(EXTRACTED INFORMATION Opens)

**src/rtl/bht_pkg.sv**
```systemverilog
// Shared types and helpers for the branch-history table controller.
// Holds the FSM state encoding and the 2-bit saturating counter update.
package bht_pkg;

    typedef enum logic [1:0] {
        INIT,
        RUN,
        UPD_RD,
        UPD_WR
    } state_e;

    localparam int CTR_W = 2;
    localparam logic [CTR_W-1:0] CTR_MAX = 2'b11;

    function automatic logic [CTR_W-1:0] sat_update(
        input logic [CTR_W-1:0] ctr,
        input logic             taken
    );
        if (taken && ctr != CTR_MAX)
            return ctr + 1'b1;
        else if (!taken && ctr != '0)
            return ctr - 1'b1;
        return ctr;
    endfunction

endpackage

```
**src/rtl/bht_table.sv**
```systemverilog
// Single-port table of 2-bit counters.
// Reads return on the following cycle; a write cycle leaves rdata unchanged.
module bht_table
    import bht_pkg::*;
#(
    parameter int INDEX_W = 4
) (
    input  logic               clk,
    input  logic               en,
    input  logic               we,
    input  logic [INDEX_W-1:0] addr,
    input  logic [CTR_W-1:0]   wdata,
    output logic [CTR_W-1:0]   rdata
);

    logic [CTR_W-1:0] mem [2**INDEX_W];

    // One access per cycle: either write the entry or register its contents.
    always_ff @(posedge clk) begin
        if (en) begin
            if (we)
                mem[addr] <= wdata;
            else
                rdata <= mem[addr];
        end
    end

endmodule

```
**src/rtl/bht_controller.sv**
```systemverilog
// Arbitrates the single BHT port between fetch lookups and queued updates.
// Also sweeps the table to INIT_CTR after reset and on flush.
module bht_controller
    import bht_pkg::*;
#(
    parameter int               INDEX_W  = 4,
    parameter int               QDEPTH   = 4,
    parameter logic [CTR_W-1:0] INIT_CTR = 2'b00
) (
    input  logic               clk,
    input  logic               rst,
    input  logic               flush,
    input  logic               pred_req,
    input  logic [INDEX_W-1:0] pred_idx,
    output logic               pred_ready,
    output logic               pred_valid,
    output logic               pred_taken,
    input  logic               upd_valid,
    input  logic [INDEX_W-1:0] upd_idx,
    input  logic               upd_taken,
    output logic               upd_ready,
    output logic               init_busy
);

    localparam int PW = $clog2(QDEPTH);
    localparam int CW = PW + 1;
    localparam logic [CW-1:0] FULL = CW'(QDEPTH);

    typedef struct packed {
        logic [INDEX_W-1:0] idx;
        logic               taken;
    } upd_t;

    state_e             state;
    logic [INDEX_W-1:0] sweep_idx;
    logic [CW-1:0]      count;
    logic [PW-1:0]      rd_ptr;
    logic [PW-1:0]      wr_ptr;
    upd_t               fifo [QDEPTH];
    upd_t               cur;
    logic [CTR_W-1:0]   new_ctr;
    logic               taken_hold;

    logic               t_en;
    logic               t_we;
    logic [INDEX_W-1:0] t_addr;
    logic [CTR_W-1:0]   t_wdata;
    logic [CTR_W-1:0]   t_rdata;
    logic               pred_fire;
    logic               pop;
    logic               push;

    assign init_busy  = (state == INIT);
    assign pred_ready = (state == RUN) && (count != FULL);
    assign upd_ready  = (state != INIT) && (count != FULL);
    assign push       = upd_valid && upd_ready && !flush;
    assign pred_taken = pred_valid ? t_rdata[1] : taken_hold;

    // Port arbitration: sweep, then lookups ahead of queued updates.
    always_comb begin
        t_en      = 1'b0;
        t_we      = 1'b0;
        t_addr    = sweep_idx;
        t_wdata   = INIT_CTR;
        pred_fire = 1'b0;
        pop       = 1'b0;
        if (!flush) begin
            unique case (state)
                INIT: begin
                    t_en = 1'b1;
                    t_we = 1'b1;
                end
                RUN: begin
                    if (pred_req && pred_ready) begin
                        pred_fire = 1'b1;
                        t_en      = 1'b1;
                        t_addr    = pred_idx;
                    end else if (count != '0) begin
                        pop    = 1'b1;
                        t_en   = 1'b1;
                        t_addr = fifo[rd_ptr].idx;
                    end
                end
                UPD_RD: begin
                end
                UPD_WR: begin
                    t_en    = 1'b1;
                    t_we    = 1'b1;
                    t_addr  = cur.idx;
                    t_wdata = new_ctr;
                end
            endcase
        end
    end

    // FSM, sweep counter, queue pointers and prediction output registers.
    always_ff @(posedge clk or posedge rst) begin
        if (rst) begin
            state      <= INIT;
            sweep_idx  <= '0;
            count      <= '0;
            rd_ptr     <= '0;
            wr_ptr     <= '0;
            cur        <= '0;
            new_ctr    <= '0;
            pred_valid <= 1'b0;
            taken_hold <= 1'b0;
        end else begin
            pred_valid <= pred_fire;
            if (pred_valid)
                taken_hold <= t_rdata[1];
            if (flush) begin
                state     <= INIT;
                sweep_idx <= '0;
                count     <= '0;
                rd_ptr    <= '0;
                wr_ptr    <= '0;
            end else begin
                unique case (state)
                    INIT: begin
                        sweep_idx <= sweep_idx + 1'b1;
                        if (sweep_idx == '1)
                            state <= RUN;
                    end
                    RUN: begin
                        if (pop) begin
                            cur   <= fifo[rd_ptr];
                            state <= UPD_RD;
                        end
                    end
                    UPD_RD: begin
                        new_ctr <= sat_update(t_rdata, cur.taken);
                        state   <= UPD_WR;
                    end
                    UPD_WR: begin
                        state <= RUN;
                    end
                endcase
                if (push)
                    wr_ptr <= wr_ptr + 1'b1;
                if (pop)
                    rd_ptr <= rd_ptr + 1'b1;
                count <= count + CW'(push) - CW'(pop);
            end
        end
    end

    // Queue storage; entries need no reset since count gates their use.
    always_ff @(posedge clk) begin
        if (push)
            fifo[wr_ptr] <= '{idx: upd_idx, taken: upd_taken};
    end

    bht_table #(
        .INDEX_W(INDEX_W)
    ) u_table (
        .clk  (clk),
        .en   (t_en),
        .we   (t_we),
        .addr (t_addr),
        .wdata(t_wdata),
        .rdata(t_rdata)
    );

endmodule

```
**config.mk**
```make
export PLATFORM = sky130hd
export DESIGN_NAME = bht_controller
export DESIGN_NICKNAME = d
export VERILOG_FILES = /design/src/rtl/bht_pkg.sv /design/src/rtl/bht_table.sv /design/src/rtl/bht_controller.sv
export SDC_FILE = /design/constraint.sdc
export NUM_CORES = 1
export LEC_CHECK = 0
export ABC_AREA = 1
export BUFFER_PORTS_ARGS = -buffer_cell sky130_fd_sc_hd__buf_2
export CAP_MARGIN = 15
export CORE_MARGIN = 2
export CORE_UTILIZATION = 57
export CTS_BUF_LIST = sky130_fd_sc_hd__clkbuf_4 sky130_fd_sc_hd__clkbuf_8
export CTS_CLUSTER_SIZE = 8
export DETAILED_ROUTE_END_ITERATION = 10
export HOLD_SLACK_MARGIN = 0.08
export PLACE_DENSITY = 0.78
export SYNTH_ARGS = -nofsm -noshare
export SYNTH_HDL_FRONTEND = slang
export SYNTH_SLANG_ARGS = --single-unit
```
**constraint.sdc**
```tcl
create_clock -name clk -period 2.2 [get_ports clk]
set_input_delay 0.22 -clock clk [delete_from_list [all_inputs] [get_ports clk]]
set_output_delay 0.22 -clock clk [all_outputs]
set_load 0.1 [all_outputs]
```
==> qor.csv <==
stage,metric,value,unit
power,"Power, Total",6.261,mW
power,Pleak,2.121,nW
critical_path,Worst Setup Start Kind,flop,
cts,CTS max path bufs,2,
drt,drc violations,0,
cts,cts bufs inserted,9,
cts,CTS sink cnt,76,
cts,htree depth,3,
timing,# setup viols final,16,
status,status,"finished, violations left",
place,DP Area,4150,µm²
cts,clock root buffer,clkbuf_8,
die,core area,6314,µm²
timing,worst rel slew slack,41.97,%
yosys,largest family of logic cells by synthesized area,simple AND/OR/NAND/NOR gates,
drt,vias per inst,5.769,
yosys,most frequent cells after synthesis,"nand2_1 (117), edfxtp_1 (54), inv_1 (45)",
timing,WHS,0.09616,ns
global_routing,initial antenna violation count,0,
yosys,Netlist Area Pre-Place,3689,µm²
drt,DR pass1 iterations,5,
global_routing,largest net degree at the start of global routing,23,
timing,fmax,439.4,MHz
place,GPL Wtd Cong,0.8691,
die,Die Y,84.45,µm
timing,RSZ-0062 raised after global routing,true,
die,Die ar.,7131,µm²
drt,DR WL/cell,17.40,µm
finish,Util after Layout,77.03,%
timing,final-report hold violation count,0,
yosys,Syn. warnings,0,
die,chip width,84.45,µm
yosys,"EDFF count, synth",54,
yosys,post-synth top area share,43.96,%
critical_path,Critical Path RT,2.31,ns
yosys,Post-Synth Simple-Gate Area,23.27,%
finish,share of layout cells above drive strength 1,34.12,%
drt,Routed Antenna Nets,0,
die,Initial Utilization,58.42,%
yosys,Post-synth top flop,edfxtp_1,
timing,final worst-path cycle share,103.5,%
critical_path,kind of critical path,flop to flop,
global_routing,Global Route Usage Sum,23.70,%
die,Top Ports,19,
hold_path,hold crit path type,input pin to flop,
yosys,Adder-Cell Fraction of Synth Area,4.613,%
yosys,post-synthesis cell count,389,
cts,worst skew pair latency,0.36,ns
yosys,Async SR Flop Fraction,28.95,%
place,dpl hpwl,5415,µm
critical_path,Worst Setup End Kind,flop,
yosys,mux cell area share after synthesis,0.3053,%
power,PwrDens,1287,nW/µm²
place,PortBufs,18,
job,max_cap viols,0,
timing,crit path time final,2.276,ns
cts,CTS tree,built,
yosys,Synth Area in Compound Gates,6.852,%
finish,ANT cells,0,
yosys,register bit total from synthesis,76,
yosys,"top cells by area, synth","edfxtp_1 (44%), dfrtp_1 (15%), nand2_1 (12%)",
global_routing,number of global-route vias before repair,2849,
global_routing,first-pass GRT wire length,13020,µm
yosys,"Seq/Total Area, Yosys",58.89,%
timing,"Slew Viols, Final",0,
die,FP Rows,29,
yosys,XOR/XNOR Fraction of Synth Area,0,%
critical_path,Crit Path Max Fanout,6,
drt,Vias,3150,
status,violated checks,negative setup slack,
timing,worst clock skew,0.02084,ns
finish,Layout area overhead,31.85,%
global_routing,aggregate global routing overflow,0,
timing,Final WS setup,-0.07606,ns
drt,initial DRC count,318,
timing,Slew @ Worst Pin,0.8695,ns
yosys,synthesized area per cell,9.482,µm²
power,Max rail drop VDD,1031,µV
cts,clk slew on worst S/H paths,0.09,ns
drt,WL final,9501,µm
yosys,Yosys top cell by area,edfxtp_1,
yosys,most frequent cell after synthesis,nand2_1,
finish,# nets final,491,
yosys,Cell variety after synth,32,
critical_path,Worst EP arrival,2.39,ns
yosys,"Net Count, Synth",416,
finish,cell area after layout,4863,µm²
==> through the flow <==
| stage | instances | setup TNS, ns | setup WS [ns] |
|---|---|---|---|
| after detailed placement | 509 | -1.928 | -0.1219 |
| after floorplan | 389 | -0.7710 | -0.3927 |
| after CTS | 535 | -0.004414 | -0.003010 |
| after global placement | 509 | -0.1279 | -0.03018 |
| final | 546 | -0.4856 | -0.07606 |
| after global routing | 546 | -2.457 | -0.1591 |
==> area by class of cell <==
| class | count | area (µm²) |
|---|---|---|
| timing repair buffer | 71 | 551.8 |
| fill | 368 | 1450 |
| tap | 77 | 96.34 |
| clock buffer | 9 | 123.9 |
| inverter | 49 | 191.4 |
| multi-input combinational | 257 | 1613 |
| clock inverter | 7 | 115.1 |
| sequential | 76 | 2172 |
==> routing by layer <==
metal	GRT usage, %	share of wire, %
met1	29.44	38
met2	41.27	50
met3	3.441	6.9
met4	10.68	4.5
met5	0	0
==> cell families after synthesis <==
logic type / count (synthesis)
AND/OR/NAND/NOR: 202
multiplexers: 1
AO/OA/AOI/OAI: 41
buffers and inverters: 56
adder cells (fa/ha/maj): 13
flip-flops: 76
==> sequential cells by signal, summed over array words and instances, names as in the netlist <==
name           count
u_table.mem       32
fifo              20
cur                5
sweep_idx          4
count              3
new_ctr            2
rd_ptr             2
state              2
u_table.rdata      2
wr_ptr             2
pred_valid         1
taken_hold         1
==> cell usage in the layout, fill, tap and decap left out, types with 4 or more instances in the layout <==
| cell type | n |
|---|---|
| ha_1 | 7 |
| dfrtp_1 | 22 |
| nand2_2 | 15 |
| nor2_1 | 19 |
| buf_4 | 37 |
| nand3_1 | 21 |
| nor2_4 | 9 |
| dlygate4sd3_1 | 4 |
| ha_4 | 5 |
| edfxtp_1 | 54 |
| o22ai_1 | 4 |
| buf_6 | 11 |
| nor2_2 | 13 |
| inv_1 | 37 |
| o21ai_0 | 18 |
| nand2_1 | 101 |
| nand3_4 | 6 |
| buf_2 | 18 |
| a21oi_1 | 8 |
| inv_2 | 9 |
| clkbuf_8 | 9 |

(EXTRACTED INFORMATION Closes)

• [WHAT IS NEEDED]
Starting with the line above that holds "71 | 551.8 |" and stopping with the line that holds "flip-flops: 76", reproduce each line exactly, omitting all other lines.

• [ANSWER TO THE PROBLEM]
| timing repair buffer | 71 | 551.8 |
| fill | 368 | 1450 |
| tap | 77 | 96.34 |
| clock buffer | 9 | 123.9 |
| inverter | 49 | 191.4 |
| multi-input combinational | 257 | 1613 |
| clock inverter | 7 | 115.1 |
| sequential | 76 | 2172 |
==> routing by layer <==
metal	GRT usage, %	share of wire, %
met1	29.44	38
met2	41.27	50
met3	3.441	6.9
met4	10.68	4.5
met5	0	0
==> cell families after synthesis <==
logic type / count (synthesis)
AND/OR/NAND/NOR: 202
multiplexers: 1
AO/OA/AOI/OAI: 41
buffers and inverters: 56
adder cells (fa/ha/maj): 13
flip-flops: 76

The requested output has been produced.